Photocatalysis is the versatile process that can be applied for water treatment, environmental remediation etc. A facile sonochemical-co-precipitation technique was adopted to prepare CuFe 2 O 4 decorated ZnO heterojunction nanocomposites (NCs). The characterization was done using UV–vis-DRS, TEM, EDAX, SAED , XRD, BET, PL and FTIR . The TEM reveals that the fabricated NCs were cubic in shape. The XRD and SAED analysis confirmed the crystalline nature of prepared NCs. The NCs band gap was determined to be 2.34 eV that facilitates enhanced performance of photocatalysis in visible region.
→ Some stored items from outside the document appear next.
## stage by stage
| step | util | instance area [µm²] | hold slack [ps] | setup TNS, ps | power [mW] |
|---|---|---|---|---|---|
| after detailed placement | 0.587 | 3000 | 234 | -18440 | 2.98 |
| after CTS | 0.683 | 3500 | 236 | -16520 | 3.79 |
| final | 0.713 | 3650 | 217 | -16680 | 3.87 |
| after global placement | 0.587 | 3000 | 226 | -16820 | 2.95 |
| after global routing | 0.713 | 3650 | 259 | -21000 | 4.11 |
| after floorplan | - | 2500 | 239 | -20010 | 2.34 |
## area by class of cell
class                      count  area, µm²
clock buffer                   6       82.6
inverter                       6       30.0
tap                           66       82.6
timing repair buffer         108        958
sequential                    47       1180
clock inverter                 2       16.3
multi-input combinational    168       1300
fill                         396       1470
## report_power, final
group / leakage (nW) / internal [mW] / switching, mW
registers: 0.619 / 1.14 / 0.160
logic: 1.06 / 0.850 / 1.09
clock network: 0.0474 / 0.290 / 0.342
==> src/rtl/clkctl_pkg.sv <==
// Package: clkctl_pkg
// Shared bus map, reset values and bit positions for the clock control
// registers. Bit positions are fixed because the clock tree decodes them.
package clkctl_pkg;
    localparam int          BUS_W      = 8;
    localparam logic [7:0]  CTL0_RESET = 8'h08;
    localparam logic [7:0]  CTL1_RESET = 8'h20;
    localparam int          DIV_WIDTH  = 4;
    localparam logic [3:0]  DIV_BY8    = 4'h3;

    // register 0 bit positions
    localparam int C0_WAITSTOP = 2;
    localparam int C0_SUBDRV   = 3;
    localparam int C0_SUBEN    = 4;
    localparam int C0_MAINOFF  = 5;
    localparam int C0_WDT      = 6;
    localparam int C0_SYSSEL   = 7;
    // register 1 bit positions
    localparam int C1_ALLOFF   = 0;
    localparam int C1_MAINDRV  = 5;
endpackage
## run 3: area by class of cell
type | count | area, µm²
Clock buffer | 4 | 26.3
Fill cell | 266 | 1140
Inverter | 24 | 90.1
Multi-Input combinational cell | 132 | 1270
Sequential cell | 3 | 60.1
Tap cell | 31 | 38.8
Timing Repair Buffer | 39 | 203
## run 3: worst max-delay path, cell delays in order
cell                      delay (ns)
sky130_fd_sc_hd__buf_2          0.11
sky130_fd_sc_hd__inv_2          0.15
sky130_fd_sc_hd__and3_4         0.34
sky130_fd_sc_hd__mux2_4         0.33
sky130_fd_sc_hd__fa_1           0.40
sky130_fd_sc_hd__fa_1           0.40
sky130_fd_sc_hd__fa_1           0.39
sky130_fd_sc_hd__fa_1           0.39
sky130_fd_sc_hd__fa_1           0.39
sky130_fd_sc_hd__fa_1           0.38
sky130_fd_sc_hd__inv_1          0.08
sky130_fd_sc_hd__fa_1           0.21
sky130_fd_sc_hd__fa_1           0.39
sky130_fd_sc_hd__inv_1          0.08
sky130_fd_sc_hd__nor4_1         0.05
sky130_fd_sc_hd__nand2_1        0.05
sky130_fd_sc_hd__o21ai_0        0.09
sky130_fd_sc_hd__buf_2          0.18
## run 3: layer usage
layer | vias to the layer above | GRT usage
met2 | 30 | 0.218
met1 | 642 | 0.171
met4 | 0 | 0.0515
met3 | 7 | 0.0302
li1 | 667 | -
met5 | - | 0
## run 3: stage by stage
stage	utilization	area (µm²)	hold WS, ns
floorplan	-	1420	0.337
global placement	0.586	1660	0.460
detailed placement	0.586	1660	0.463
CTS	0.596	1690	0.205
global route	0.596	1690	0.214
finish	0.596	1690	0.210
==> src/rtl/pix_framer_pkg.sv <==
`timescale 1ns/1ps
package pix_framer_pkg;
  localparam int PIX_W   = 8;
  localparam int BLK_LEN = 64;
  localparam int IDX_W   = $clog2(BLK_LEN);
endpackage

==> src/rtl/pix_round.sv <==
`timescale 1ns/1ps
// Round-half-up of a signed fixed-point value to its integer part.
module pix_round #(
  parameter int RES_W  = 16,
  parameter int FRAC_W = 3,
  localparam int QW    = RES_W - FRAC_W + 1
) (
  input  logic signed [RES_W-1:0] res_i,
  output logic signed [QW-1:0]    q_o
);
  generate
    if (FRAC_W == 0) begin : g_int
      assign q_o = {res_i[RES_W-1], res_i};
    end else begin : g_frac
      localparam logic signed [RES_W:0] HALF = (RES_W+1)'(1 << (FRAC_W-1));
      logic signed [RES_W:0] sum;
      assign sum = {res_i[RES_W-1], res_i} + HALF;
      assign q_o = sum[RES_W:FRAC_W];
    end
  endgenerate
endmodule

==> src/rtl/pix_sat.sv <==
`timescale 1ns/1ps
// Level shift by half scale and clamp into the unsigned pixel range.
module pix_sat #(
  parameter int QW    = 14,
  parameter int PIX_W = 8
) (
  input  logic signed [QW-1:0] q_i,
  output logic [PIX_W-1:0]     pix_o
);
  localparam logic signed [QW:0] OFS  = (QW+1)'(1 << (PIX_W-1));
  localparam logic signed [QW:0] MAXV = (QW+1)'((1 << PIX_W) - 1);

  logic signed [QW:0] shifted;
  assign shifted = {q_i[QW-1], q_i} + OFS;

  always_comb begin
    if (shifted[QW])          pix_o = '0;
    else if (shifted > MAXV)  pix_o = '1;
    else                      pix_o = shifted[PIX_W-1:0];
  end
endmodule

==> src/rtl/blk_index_chk.sv <==
`timescale 1ns/1ps
// Tracks the sample index within a block; flags misplaced start tags.
module blk_index_chk #(
  parameter int BLK_LEN = 64,
  localparam int IDX_W  = $clog2(BLK_LEN)
) (
  input  logic clk_i,
  input  logic rst_ni,
  input  logic clr_i,
  input  logic valid_i,
  input  logic sob_i,
  output logic err_o
);
  logic [IDX_W-1:0] idx_q;

  assign err_o = valid_i && sob_i && (idx_q != '0);

  always_ff @(posedge clk_i or negedge rst_ni) begin
    if (!rst_ni)                          idx_q <= '0;
    else if (clr_i)                       idx_q <= '0;
    else if (valid_i && sob_i)            idx_q <= IDX_W'(1);
    else if (valid_i) begin
      if (idx_q == IDX_W'(BLK_LEN-1))     idx_q <= '0;
      else                                idx_q <= idx_q + 1'b1;
    end
  end

  assert_sob_restart_R8: assert property (@(posedge clk_i) disable iff (!rst_ni)
    ($past(valid_i && sob_i) && !$past(clr_i)) |-> idx_q == IDX_W'(1));

  assert_idle_hold_R7: assert property (@(posedge clk_i) disable iff (!rst_ni)
    (!$past(valid_i) && !$past(clr_i)) |-> $stable(idx_q));
endmodule
### config.mk
export PLATFORM = sky130hd
export DESIGN_NAME = wo_cache
export DESIGN_NICKNAME = d
export VERILOG_FILES = /design/src/rtl/wo_pkg.sv /design/src/rtl/wo_line_store.sv /design/src/rtl/wo_snoop_unit.sv /design/src/rtl/wo_cache.sv
export SDC_FILE = /design/constraint.sdc
export NUM_CORES = 1
export LEC_CHECK = 0
export ABC_AREA = 1
export BUFFER_PORTS_ARGS = -buffer_cell sky130_fd_sc_hd__buf_2
export CAP_MARGIN = 30
export CORE_MARGIN = 1
export CORE_UTILIZATION = 53
export CTS_CLUSTER_SIZE = 25
export DETAILED_ROUTE_END_ITERATION = 7
export GPL_ROUTABILITY_DRIVEN = 0
export PLACE_DENSITY = 0.85
export RECOVER_POWER = 50
export SYNTH_ARGS = -nofsm -noshare
export SYNTH_HDL_FRONTEND = slang
export SYNTH_SLANG_ARGS = --single-unit
export TNS_END_PERCENT = 50
### constraint.sdc
create_clock -name clk -period 2.6 [get_ports clk]
set_input_delay 0.13 -clock clk [delete_from_list [all_inputs] [get_ports clk]]
set_output_delay 0.13 -clock clk [all_outputs]
set_load 0.1 [all_outputs]
### src/rtl/wo_pkg.sv
package wo_pkg;

    typedef enum logic [1:0] {
        ST_I = 2'd0,
        ST_V = 2'd1,
        ST_R = 2'd2,
        ST_D = 2'd3
    } line_st_e;

    typedef enum logic [1:0] {
        OP_RD    = 2'd0,
        OP_RWITM = 2'd1,
        OP_INV   = 2'd2,
        OP_WR    = 2'd3
    } bus_op_e;

    typedef enum logic [1:0] {
        F_IDLE = 2'd0,
        F_WT   = 2'd1,
        F_CB   = 2'd2,
        F_FILL = 2'd3
    } fsm_e;

    // State a held line takes after another master's transaction hits it.
    function automatic line_st_e snoop_next(line_st_e s, bus_op_e op);
        if (op == OP_RD)
            return (s == ST_D || s == ST_R) ? ST_V : s;
        return ST_I;
    endfunction

    // Only a dirty owner provides data to a reader.
    function automatic logic must_supply(line_st_e s, bus_op_e op);
        return (s == ST_D) && (op == OP_RD || op == OP_RWITM);
    endfunction

    function automatic logic is_owned(line_st_e s);
        return (s == ST_R) || (s == ST_D);
    endfunction

endpackage

### src/rtl/wo_line_store.sv
module wo_line_store
    import wo_pkg::*;
#(
    parameter int SETS   = 4,
    parameter int TAG_W  = 6,
    parameter int DATA_W = 8,
    localparam int IDX_W = $clog2(SETS)
) (
    input  logic              clk,
    input  logic              rst,
    input  logic [IDX_W-1:0]  a_idx,
    output line_st_e          a_st,
    output logic [TAG_W-1:0]  a_tag,
    output logic [DATA_W-1:0] a_data,
    input  logic [IDX_W-1:0]  b_idx,
    output line_st_e          b_st,
    output logic [TAG_W-1:0]  b_tag,
    output logic [DATA_W-1:0] b_data,
    input  logic              wr_en,
    input  logic [IDX_W-1:0]  wr_idx,
    input  line_st_e          wr_st,
    input  logic [TAG_W-1:0]  wr_tag,
    input  logic [DATA_W-1:0] wr_data,
    input  logic              sn_en,
    input  logic [IDX_W-1:0]  sn_idx,
    input  line_st_e          sn_st
);

    line_st_e          st_q   [SETS];
    logic [TAG_W-1:0]  tag_q  [SETS];
    logic [DATA_W-1:0] data_q [SETS];

    genvar g;
    generate
        for (g = 0; g < SETS; g++) begin : g_set
            always_ff @(posedge clk) begin
                if (rst) begin
                    st_q[g] <= ST_I;
                end else if (wr_en && wr_idx == IDX_W'(g)) begin
                    st_q[g] <= wr_st;
                end else if (sn_en && sn_idx == IDX_W'(g)) begin
                    st_q[g] <= sn_st;
                end
            end

            always_ff @(posedge clk) begin
                if (wr_en && wr_idx == IDX_W'(g)) begin
                    tag_q[g]  <= wr_tag;
                    data_q[g] <= wr_data;
                end
            end
        end
    endgenerate

    assign a_st   = st_q[a_idx];
    assign a_tag  = tag_q[a_idx];
    assign a_data = data_q[a_idx];
    assign b_st   = st_q[b_idx];
    assign b_tag  = tag_q[b_idx];
    assign b_data = data_q[b_idx];

    // the cycle after reset, every set reads back Invalid on port a
    a_r1_reset_invalid: assert property (@(posedge clk)
        $fell(rst) |-> a_st == ST_I);

endmodule

### src/rtl/wo_snoop_unit.sv
module wo_snoop_unit
    import wo_pkg::*;
#(
    parameter int TAG_W  = 6,
    parameter int DATA_W = 8
) (
    input  logic              clk,
    input  logic              rst,
    input  logic              snp_valid,
    input  logic [1:0]        snp_op,
    input  logic [TAG_W-1:0]  snp_tag,
    input  line_st_e          line_st,
    input  logic [TAG_W-1:0]  line_tag,
    input  logic [DATA_W-1:0] line_data,
    output logic              intervene,
    output logic [DATA_W-1:0] supply_data,
    output logic              upd_en,
    output line_st_e          upd_st
);

    bus_op_e op;
    logic    hit;

    assign op          = bus_op_e'(snp_op);
    assign hit         = snp_valid && (line_st != ST_I) && (line_tag == snp_tag);
    assign intervene   = hit && must_supply(line_st, op);
    assign supply_data = line_data;
    assign upd_st      = snoop_next(line_st, op);
    assign upd_en      = hit && (upd_st != line_st);

    // a clean or absent line never drives data onto the bus
    a_r9_clean_never_supplies: assert property (@(posedge clk) disable iff (rst)
        (snp_valid && line_st != ST_D) |-> !intervene);

endmodule

### src/rtl/wo_cache.sv
module wo_cache
    import wo_pkg::*;
#(
    parameter int ADDR_W = 8,
    parameter int DATA_W = 8,
    parameter int SETS   = 4,
    localparam int IDX_W = $clog2(SETS),
    localparam int TAG_W = ADDR_W - IDX_W
) (
    input  logic              clk,
    input  logic              rst,
    input  logic              cpu_req,
    input  logic              cpu_we,
    input  logic [ADDR_W-1:0] cpu_addr,
    input  logic [DATA_W-1:0] cpu_wdata,
    output logic [DATA_W-1:0] cpu_rdata,
    output logic              cpu_done,
    output logic              bus_valid,
    output logic [1:0]        bus_op,
    output logic [ADDR_W-1:0] bus_addr,
    output logic [DATA_W-1:0] bus_wdata,
    input  logic              bus_ack,
    input  logic [DATA_W-1:0] bus_rdata,
    input  logic              snp_valid,
    input  logic [1:0]        snp_op,
    input  logic [ADDR_W-1:0] snp_addr,
    output logic              snp_intervene,
    output logic [DATA_W-1:0] snp_data
);

    fsm_e              fsm;
    logic              rq_we;
    logic [ADDR_W-1:0] rq_addr;
    logic [DATA_W-1:0] rq_wdata;

    line_st_e          a_st, b_st;
    logic [TAG_W-1:0]  a_tag, b_tag;
    logic [DATA_W-1:0] a_data, b_data;

    logic              wr_en;
    logic [IDX_W-1:0]  wr_idx;
    line_st_e          wr_st;
    logic [TAG_W-1:0]  wr_tag;
    logic [DATA_W-1:0] wr_data;
    logic              sn_en;
    line_st_e          sn_st;

    logic [IDX_W-1:0]  cpu_idx;
    logic [TAG_W-1:0]  cpu_tag;
    logic              accept, hit;

    assign cpu_idx = cpu_addr[IDX_W-1:0];
    assign cpu_tag = cpu_addr[ADDR_W-1:IDX_W];
    assign accept  = (fsm == F_IDLE) && cpu_req && !cpu_done;
    assign hit     = (a_st != ST_I) && (a_tag == cpu_tag);

    wo_line_store #(.SETS(SETS), .TAG_W(TAG_W), .DATA_W(DATA_W)) u_store (
        .clk    (clk),
        .rst    (rst),
        .a_idx  (cpu_idx),
        .a_st   (a_st),
        .a_tag  (a_tag),
        .a_data (a_data),
        .b_idx  (snp_addr[IDX_W-1:0]),
        .b_st   (b_st),
        .b_tag  (b_tag),
        .b_data (b_data),
        .wr_en  (wr_en),
        .wr_idx (wr_idx),
        .wr_st  (wr_st),
        .wr_tag (wr_tag),
        .wr_data(wr_data),
        .sn_en  (sn_en),
        .sn_idx (snp_addr[IDX_W-1:0]),
        .sn_st  (sn_st)
    );

    wo_snoop_unit #(.TAG_W(TAG_W), .DATA_W(DATA_W)) u_snoop (
        .clk        (clk),
        .rst        (rst),
        .snp_valid  (snp_valid),
        .snp_op     (snp_op),
        .snp_tag    (snp_addr[ADDR_W-1:IDX_W]),
        .line_st    (b_st),
        .line_tag   (b_tag),
        .line_data  (b_data),
        .intervene  (snp_intervene),
        .supply_data(snp_data),
        .upd_en     (sn_en),
        .upd_st     (sn_st)
    );

    // Local array updates: hits in copy-back mode, write-through completion, fill.
    always_comb begin
        wr_en   = 1'b0;
        wr_idx  = rq_addr[IDX_W-1:0];
        wr_tag  = rq_addr[ADDR_W-1:IDX_W];
        wr_st   = ST_I;
        wr_data = rq_wdata;
        case (fsm)
            F_IDLE: if (accept && cpu_we && hit && is_owned(a_st)) begin
                wr_en   = 1'b1;
                wr_idx  = cpu_idx;
                wr_tag  = cpu_tag;
                wr_st   = ST_D;
                wr_data = cpu_wdata;
            end
            F_WT: if (bus_ack) begin
                wr_en = 1'b1;
                wr_st = ST_R;
            end
            F_FILL: if (bus_ack) begin
                wr_en   = 1'b1;
                wr_st   = rq_we ? ST_D : ST_V;
                wr_data = rq_we ? rq_wdata : bus_rdata;
            end
            default: ;
        endcase
    end

    always_ff @(posedge clk) begin
        if (rst) begin
            fsm       <= F_IDLE;
            cpu_done  <= 1'b0;
            cpu_rdata <= '0;
            bus_valid <= 1'b0;
            bus_op    <= OP_RD;
            bus_addr  <= '0;
            bus_wdata <= '0;
            rq_we     <= 1'b0;
            rq_addr   <= '0;
            rq_wdata  <= '0;
        end else begin
            cpu_done <= 1'b0;
            case (fsm)
                F_IDLE: if (accept) begin
                    rq_we    <= cpu_we;
                    rq_addr  <= cpu_addr;
                    rq_wdata <= cpu_wdata;
                    if (hit && !cpu_we) begin
                        cpu_rdata <= a_data;
                        cpu_done  <= 1'b1;
                    end else if (hit && is_owned(a_st)) begin
                        cpu_done <= 1'b1;
                    end else if (hit) begin
                        bus_valid <= 1'b1;
                        bus_op    <= OP_WR;
                        bus_addr  <= cpu_addr;
                        bus_wdata <= cpu_wdata;
                        fsm       <= F_WT;
                    end else if (a_st == ST_D) begin
                        bus_valid <= 1'b1;
                        bus_op    <= OP_WR;
                        bus_addr  <= {a_tag, cpu_idx};
                        bus_wdata <= a_data;
                        fsm       <= F_CB;
                    end else begin
                        bus_valid <= 1'b1;
                        bus_op    <= cpu_we ? OP_RWITM : OP_RD;
                        bus_addr  <= cpu_addr;
                        bus_wdata <= '0;
                        fsm       <= F_FILL;
                    end
                end
                F_WT: if (bus_ack) begin
                    bus_valid <= 1'b0;
                    cpu_done  <= 1'b1;
                    fsm       <= F_IDLE;
                end
                F_CB: if (bus_ack) begin
                    bus_op    <= rq_we ? OP_RWITM : OP_RD;
                    bus_addr  <= rq_addr;
                    bus_wdata <= '0;
                    fsm       <= F_FILL;
                end
                F_FILL: if (bus_ack) begin
                    bus_valid <= 1'b0;
                    cpu_done  <= 1'b1;
                    if (!rq_we) cpu_rdata <= bus_rdata;
                    fsm       <= F_IDLE;
                end
                default: fsm <= F_IDLE;
            endcase
        end
    end

    // completion is a single-cycle pulse
    a_r3_done_pulse: assert property (@(posedge clk) disable iff (rst)
        cpu_done |=> !cpu_done);

    // a completion only follows a processor request
    a_r2_done_needs_request: assert property (@(posedge clk) disable iff (rst)
        $rose(cpu_done) |-> $past(cpu_req));

    // an outstanding bus request holds still until acknowledged
    a_r7_bus_hold: assert property (@(posedge clk) disable iff (rst)
        (bus_valid && !bus_ack) |=>
            (bus_valid && $stable(bus_op) && $stable(bus_addr) && $stable(bus_wdata)));

    // a write hit on an owned line finishes locally without a bus request
    a_r5_local_write_quiet: assert property (@(posedge clk) disable iff (rst)
        (accept && cpu_we && hit && is_owned(a_st)) |=> (!bus_valid && cpu_done));

endmodule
The photocatalytic activity of NCs when irradiated with visible light was evaluated on basis of methylene blue (MB) dye degradation . The t½ for the degradation of 10 mg/L dye by 3 mg of NCs by photocatalysis was determined to be 77 min. The apparent rate constant of NCs was 4–5.1 times higher in NCs than CuFe 2 O 4 and ZnO respectively. At the end of 6 th recycle, the XRD pattern and NCs photocatalytic activity were retained the same as 1 st that denotes the high stable nature of NCs. The results indicate the enhanced activity of fabricated NCs relative to individual ZnO and CuFe 2 O 4 NPs. A possible photocatalysis mechanism was elucidated using charge carriers and free radicals scavengers. It was evident that ⋅OH radical and holes play the major role in dye degradation. The NCs acted as excellent antimicrobial agent against Bacillus subtilis and Escherichia coli . Hence, the investigation reports that ZnO@CuFe 2 O 4 NCs can be used as an efficient photocatalyst and as an antibacterial agent. • p-n type ZnO@CuFe 2 O 4 NCs was synthesized by chemical co-precipitation with ultrasonic assisted method. • The NCs were characterized by UV–vis-DRS, TEM, EDAX, SAED, XRD, BET, PL and FTIR analysis. • The photocatalytic activity was enhanced by 4–5.1 times than individual counter parts. • The mechanism of degradation was elucidated based on scavengers' responses. • The particles exhibited excellent antibacterial activity.